*** Opening of Extracted data ***

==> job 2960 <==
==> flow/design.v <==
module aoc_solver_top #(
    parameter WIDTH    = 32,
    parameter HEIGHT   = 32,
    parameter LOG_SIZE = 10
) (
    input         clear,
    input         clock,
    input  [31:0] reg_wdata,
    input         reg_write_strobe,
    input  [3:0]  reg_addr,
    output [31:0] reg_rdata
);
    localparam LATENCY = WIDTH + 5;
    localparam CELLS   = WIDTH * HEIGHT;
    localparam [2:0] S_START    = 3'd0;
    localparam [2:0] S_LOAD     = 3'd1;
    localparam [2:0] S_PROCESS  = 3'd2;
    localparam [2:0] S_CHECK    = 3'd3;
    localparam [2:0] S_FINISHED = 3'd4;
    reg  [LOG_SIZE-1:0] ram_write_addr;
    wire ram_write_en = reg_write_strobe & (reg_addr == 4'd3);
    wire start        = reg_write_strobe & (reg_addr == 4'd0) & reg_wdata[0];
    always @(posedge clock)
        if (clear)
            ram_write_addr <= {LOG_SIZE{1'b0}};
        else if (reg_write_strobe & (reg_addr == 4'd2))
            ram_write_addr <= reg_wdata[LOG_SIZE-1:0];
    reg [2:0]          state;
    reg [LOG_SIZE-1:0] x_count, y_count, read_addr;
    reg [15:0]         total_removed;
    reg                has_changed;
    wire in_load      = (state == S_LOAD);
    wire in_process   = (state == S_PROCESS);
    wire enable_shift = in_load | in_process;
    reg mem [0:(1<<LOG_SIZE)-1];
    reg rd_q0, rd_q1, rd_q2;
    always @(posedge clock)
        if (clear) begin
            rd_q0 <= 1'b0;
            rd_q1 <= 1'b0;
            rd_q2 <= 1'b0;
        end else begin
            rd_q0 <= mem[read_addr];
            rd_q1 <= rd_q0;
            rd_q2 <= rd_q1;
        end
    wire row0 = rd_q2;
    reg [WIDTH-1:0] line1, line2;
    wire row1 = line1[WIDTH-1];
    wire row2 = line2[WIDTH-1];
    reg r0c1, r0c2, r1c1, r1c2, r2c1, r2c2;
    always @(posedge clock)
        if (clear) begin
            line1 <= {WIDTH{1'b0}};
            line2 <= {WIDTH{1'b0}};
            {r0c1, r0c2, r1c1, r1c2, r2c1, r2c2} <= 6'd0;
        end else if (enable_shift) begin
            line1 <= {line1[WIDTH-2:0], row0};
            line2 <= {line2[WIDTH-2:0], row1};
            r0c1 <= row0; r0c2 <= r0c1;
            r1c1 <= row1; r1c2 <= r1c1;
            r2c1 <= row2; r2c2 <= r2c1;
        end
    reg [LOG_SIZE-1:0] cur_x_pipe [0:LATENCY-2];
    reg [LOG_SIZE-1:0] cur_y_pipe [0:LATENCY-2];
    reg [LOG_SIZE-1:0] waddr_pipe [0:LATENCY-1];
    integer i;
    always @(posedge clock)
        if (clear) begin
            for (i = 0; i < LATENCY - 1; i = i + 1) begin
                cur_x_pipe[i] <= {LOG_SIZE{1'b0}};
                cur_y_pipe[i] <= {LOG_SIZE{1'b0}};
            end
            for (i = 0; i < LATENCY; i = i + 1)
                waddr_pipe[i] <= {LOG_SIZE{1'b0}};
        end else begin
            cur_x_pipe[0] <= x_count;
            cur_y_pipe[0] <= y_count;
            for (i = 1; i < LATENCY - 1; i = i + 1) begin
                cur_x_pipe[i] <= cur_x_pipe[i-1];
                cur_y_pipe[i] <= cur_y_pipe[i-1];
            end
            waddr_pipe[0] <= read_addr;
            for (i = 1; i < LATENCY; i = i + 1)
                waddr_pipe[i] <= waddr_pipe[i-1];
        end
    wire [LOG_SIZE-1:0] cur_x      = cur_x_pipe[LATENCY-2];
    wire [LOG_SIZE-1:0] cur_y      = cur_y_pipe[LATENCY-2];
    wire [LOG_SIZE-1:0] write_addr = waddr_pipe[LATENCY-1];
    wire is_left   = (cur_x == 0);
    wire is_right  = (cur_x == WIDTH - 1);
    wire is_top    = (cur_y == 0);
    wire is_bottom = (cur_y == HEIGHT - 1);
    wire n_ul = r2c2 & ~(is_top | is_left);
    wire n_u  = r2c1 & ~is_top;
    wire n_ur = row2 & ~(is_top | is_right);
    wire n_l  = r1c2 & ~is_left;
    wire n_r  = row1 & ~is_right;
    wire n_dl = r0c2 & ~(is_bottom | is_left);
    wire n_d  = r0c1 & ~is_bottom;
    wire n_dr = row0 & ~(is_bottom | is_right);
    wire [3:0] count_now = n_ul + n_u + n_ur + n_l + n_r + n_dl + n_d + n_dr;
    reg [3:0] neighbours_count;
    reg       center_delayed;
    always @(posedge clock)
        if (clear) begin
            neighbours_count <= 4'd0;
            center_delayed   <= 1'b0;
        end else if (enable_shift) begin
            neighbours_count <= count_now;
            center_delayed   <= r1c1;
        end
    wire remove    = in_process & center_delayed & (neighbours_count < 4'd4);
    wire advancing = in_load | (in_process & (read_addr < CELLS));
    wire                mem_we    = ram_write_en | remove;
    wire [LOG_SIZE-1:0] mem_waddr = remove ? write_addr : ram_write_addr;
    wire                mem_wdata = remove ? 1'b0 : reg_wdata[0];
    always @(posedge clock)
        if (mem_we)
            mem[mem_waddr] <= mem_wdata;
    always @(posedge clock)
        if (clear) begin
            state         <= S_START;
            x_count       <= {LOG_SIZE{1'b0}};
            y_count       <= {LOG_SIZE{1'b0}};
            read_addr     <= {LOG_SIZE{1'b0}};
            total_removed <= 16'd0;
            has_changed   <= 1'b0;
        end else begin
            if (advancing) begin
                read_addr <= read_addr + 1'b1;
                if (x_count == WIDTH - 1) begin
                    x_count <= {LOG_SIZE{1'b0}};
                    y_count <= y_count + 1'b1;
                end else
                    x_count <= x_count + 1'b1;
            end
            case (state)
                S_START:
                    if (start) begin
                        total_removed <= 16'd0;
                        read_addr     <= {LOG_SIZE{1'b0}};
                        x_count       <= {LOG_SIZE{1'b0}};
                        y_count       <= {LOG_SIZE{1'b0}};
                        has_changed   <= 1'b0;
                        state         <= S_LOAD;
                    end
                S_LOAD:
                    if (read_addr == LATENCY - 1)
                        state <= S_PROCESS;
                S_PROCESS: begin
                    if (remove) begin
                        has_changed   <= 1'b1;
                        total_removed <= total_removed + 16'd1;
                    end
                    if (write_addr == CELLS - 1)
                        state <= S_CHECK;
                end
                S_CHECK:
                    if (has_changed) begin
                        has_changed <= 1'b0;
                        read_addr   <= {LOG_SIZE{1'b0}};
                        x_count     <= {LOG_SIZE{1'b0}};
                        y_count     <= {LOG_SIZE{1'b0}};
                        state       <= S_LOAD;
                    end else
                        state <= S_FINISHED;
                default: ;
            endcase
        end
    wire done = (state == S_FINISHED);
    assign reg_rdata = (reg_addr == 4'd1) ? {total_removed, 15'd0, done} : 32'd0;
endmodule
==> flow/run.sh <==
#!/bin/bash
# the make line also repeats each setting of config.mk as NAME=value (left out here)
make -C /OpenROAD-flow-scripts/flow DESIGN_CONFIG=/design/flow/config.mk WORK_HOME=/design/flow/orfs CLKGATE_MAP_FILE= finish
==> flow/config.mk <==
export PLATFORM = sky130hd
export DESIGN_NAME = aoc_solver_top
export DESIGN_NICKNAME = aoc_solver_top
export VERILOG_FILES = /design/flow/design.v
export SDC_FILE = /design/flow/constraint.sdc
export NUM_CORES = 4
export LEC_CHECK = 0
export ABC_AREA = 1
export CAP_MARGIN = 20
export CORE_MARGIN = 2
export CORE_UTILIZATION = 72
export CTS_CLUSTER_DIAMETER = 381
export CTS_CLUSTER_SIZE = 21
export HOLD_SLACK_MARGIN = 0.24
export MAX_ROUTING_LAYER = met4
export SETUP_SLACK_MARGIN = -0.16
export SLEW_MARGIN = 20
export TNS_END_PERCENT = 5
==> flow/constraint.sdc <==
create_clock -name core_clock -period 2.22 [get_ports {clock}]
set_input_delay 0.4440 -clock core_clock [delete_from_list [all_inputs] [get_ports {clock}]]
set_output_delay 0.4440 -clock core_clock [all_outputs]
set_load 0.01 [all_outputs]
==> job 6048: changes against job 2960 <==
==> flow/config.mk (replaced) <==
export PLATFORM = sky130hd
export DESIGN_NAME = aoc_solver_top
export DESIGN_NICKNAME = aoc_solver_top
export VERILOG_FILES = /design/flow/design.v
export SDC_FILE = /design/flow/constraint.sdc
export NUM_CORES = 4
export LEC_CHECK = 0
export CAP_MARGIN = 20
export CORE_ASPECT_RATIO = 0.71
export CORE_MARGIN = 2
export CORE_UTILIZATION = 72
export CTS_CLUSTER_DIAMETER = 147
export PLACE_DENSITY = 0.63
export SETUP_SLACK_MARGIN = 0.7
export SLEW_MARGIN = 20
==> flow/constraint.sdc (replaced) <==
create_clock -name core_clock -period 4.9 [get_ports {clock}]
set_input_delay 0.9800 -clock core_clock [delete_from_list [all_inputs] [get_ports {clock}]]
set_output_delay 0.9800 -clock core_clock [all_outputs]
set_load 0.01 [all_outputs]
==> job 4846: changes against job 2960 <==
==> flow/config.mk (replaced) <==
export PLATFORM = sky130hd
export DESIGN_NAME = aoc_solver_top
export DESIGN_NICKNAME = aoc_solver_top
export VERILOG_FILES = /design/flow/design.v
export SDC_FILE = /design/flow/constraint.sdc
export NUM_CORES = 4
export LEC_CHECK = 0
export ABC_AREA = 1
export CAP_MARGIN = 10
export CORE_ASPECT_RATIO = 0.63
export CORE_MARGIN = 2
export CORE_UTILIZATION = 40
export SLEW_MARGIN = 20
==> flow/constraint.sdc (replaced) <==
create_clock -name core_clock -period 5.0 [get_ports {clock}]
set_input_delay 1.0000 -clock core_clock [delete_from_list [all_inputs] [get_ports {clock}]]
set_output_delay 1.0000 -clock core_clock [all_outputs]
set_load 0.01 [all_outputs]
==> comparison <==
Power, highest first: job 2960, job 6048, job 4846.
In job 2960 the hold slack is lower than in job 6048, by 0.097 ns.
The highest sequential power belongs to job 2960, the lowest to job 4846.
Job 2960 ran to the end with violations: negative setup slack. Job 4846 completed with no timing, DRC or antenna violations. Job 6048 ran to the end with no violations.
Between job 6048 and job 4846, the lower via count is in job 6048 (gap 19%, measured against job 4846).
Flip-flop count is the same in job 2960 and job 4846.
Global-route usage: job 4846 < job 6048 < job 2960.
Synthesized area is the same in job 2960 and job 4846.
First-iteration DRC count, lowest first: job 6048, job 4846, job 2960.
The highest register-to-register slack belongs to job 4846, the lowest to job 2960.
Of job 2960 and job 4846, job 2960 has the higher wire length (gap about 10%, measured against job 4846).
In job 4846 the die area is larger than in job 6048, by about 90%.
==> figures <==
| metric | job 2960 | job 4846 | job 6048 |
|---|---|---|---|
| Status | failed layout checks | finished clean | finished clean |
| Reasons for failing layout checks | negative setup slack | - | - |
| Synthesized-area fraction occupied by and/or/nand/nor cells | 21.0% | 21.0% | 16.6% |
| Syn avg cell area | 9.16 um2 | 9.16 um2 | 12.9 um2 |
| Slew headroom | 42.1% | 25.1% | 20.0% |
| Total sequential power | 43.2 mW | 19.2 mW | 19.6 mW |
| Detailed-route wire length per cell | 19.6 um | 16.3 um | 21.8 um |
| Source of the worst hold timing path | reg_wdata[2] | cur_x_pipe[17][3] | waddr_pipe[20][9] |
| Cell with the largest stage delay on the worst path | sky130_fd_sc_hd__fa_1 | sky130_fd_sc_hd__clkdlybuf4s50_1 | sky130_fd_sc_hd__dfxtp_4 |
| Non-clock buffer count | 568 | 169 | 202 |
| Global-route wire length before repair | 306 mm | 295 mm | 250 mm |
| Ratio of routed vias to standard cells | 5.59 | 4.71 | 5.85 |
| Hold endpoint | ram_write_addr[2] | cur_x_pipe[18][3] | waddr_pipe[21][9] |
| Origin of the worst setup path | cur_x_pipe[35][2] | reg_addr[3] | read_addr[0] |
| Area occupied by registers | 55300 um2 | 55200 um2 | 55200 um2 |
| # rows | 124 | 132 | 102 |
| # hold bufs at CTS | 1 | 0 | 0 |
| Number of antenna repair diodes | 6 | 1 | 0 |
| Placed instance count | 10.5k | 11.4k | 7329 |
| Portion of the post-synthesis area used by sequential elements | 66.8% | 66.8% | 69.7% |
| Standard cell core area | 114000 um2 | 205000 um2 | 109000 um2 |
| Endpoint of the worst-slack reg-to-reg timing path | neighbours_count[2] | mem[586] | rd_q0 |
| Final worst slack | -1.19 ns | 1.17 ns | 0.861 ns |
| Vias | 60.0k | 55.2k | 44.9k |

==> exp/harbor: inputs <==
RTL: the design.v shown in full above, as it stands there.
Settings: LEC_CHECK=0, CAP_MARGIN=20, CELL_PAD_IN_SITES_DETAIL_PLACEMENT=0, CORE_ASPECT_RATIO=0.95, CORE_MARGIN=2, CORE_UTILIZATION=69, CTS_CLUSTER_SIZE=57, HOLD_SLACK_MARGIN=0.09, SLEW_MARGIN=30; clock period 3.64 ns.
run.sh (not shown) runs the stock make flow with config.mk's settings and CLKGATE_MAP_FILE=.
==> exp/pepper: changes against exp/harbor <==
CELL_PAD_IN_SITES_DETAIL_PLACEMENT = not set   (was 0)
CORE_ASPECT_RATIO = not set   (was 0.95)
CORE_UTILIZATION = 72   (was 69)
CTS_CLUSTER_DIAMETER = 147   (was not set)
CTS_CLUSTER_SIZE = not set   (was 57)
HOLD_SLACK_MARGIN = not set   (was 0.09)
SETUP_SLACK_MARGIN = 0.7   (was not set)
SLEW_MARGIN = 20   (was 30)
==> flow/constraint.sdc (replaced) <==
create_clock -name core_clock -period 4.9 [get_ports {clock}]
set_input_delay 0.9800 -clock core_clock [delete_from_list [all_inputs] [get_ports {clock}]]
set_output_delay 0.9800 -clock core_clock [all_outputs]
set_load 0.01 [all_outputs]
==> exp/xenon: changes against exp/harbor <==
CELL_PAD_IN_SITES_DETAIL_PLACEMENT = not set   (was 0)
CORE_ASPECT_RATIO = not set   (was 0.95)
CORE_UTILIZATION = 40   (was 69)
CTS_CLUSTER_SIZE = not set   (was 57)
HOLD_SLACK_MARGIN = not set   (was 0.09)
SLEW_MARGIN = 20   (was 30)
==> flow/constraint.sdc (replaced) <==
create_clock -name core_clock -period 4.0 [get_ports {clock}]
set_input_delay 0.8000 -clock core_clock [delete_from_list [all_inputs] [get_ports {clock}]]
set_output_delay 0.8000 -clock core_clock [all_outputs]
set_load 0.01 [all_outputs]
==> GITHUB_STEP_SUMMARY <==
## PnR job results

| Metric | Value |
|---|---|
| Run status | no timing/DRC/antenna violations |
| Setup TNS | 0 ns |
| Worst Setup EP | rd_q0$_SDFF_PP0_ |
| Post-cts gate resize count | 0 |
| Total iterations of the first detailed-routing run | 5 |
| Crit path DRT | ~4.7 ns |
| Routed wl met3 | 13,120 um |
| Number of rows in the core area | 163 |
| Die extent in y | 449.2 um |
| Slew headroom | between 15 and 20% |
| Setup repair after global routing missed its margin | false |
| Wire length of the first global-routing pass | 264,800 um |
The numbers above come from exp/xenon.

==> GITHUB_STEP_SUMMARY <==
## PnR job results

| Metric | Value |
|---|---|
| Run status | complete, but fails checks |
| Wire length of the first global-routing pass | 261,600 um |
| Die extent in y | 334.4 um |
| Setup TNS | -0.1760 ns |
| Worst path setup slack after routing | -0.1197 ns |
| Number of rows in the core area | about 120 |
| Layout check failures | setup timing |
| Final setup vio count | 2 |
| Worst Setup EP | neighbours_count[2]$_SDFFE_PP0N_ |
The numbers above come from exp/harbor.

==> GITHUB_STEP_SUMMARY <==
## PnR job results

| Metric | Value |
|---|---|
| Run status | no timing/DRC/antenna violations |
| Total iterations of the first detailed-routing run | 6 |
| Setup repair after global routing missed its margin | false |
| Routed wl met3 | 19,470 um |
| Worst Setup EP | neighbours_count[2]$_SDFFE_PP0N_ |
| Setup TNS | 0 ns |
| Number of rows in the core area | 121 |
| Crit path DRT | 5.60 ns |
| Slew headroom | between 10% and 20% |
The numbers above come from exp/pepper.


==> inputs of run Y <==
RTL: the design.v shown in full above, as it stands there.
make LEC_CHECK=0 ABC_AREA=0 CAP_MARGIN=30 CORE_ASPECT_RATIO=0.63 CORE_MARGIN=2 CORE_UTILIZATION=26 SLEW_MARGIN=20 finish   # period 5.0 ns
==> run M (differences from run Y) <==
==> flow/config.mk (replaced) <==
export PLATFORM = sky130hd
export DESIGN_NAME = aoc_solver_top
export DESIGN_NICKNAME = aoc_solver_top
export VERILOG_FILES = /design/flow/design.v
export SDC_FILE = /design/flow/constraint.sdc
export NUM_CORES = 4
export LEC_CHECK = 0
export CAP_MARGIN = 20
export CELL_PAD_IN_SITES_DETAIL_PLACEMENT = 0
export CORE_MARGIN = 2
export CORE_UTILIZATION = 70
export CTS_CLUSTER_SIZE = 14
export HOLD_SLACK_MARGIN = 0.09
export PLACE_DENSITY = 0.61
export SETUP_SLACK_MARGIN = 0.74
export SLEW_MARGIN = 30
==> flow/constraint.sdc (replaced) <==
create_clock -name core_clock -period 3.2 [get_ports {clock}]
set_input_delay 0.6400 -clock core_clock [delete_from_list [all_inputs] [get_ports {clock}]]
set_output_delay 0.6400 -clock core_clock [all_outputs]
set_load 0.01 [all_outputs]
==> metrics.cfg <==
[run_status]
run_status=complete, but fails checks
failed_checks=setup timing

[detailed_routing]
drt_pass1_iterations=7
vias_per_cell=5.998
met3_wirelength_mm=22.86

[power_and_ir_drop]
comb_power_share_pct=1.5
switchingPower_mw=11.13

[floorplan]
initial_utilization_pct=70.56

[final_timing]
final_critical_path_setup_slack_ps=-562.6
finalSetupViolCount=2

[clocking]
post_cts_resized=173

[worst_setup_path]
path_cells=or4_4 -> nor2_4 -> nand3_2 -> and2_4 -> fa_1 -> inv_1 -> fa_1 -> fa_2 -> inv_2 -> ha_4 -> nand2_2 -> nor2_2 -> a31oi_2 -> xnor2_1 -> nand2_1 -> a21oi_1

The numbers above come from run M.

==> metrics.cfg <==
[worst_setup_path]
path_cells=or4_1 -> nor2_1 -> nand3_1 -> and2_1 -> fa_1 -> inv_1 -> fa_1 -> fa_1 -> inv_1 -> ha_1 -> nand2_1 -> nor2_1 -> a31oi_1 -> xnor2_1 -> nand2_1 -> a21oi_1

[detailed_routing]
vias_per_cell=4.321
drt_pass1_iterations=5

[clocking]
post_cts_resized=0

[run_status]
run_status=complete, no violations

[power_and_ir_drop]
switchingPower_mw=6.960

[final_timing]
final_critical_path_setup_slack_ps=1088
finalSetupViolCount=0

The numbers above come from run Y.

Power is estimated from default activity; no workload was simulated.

*** Close of Extracted data ***

> Exercise instructions: Once the line with "(state == S_PROCESS);" is found in the records above, print exactly that line and every line after it through the line with "wire row1 = line1[WIDTH-1];".

> Answer for the task:
    wire in_process   = (state == S_PROCESS);
    wire enable_shift = in_load | in_process;
    reg mem [0:(1<<LOG_SIZE)-1];
    reg rd_q0, rd_q1, rd_q2;
    always @(posedge clock)
        if (clear) begin
            rd_q0 <= 1'b0;
            rd_q1 <= 1'b0;
            rd_q2 <= 1'b0;
        end else begin
            rd_q0 <= mem[read_addr];
            rd_q1 <= rd_q0;
            rd_q2 <= rd_q1;
        end
    wire row0 = rd_q2;
    reg [WIDTH-1:0] line1, line2;
    wire row1 = line1[WIDTH-1];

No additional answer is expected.